05 Feb 2019
Sarah Lubin
Nancy Margolis Gallery
Reviewed by Xico Greenwald
In paintings as quiet as a college library, Sarah Lubin creates figural compositions of students in and around campus. Working on a laptop or reclining on the quad, Lubin's coeds are frozen in time, rendered as classical statues with thin layers of wispy gray paint.
With their overlapping, resized forms, the paintings have a collage-like appearance reminiscent Neo Rauch's pictures.

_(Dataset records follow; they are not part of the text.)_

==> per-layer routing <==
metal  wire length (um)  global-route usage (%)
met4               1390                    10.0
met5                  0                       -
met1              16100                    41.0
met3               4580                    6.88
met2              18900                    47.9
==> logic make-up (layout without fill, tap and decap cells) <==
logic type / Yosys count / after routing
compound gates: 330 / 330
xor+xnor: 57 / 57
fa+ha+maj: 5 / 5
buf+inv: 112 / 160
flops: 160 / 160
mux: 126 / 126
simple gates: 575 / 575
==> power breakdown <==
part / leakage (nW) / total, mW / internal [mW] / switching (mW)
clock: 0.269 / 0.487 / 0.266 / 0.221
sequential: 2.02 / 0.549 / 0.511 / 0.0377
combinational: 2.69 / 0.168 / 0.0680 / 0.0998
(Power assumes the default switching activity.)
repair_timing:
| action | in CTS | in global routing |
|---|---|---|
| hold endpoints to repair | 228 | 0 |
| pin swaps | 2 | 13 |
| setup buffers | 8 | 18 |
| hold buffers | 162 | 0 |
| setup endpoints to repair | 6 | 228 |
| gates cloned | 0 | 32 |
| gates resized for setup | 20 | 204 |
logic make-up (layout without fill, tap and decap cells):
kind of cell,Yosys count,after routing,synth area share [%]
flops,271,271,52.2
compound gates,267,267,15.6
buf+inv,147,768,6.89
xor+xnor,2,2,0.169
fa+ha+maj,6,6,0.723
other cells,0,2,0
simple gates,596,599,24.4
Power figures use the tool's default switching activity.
[src/rtl/io_tx_fifo.sv]
// io_port_bridge TX byte FIFO.
// Head is registered storage; full push with pop is accepted.
module io_tx_fifo
  import io_bridge_pkg::*;
#(
  parameter int DEPTH = 8
) (
  input  logic                     clk,
  input  logic                     rst_n,
  input  logic                     push_i,
  input  logic [7:0]               data_i,
  input  logic                     ready_i,
  output logic [7:0]               data_o,
  output logic                     valid_o,
  output logic                     full_o,
  output logic                     empty_o,
  output logic [$clog2(DEPTH):0]   count_o,
  output logic                     ovf_o,
  output logic                     drain_o
);

  localparam int AW = $clog2(DEPTH);
  localparam int CW = AW + 1;

  logic [AW-1:0] wr_q, wr_d;
  logic [AW-1:0] rd_q, rd_d;
  logic [CW-1:0] cnt_q, cnt_d;
  logic [7:0]    mem_q [DEPTH];
  logic          pop;
  logic          acc;

  assign empty_o = (cnt_q == '0);
  assign full_o  = (cnt_q == CW'(DEPTH));
  assign valid_o = ~empty_o;
  assign data_o  = mem_q[rd_q];
  assign count_o = cnt_q;
  assign pop     = valid_o & ready_i;
  assign acc     = push_i & (~full_o | pop);
  assign ovf_o   = push_i & full_o & ~pop;
  assign drain_o = pop & (cnt_q == CW'(1)) & ~push_i;

  // Pointer and occupancy next-state
  always_comb begin
    wr_d  = wr_q + AW'(acc);
    rd_d  = rd_q + AW'(pop);
    cnt_d = cnt_q + CW'(acc) - CW'(pop);
  end

  // Pointer and count registers
  always_ff @(posedge clk or negedge rst_n) begin
    if (!rst_n) begin
      wr_q  <= '0;
      rd_q  <= '0;
      cnt_q <= '0;
    end else begin
      wr_q  <= wr_d;
      rd_q  <= rd_d;
      cnt_q <= cnt_d;
    end
  end

  // Byte storage, cleared so the idle head reads zero
  always_ff @(posedge clk or negedge rst_n) begin
    if (!rst_n) begin
      for (int i = 0; i < DEPTH; i++) mem_q[i] <= '0;
    end else if (acc) begin
      mem_q[wr_q] <= data_i;
    end
  end

endmodule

Often Lubin places a large element in the extreme foreground, a shopping cart or a forearm, that both serves a compositional purpose and plays a role defining a stacked, compressed space.
These moody canvases also recall Pittura Metafisica. Like de Chirico, Lubin incorporates classical busts into her eerie compositions. Backpack-wearing students morph into marble in Early Registration (2018). The Spoon, also 2018, seems to quote the empty glove in de Chirico's The Song of Love. Here a hanging yellow rubber glove obscures a woman's face as she sits to load the dishwasher, her hand holding a spoon, still as a sculpture of Hestia.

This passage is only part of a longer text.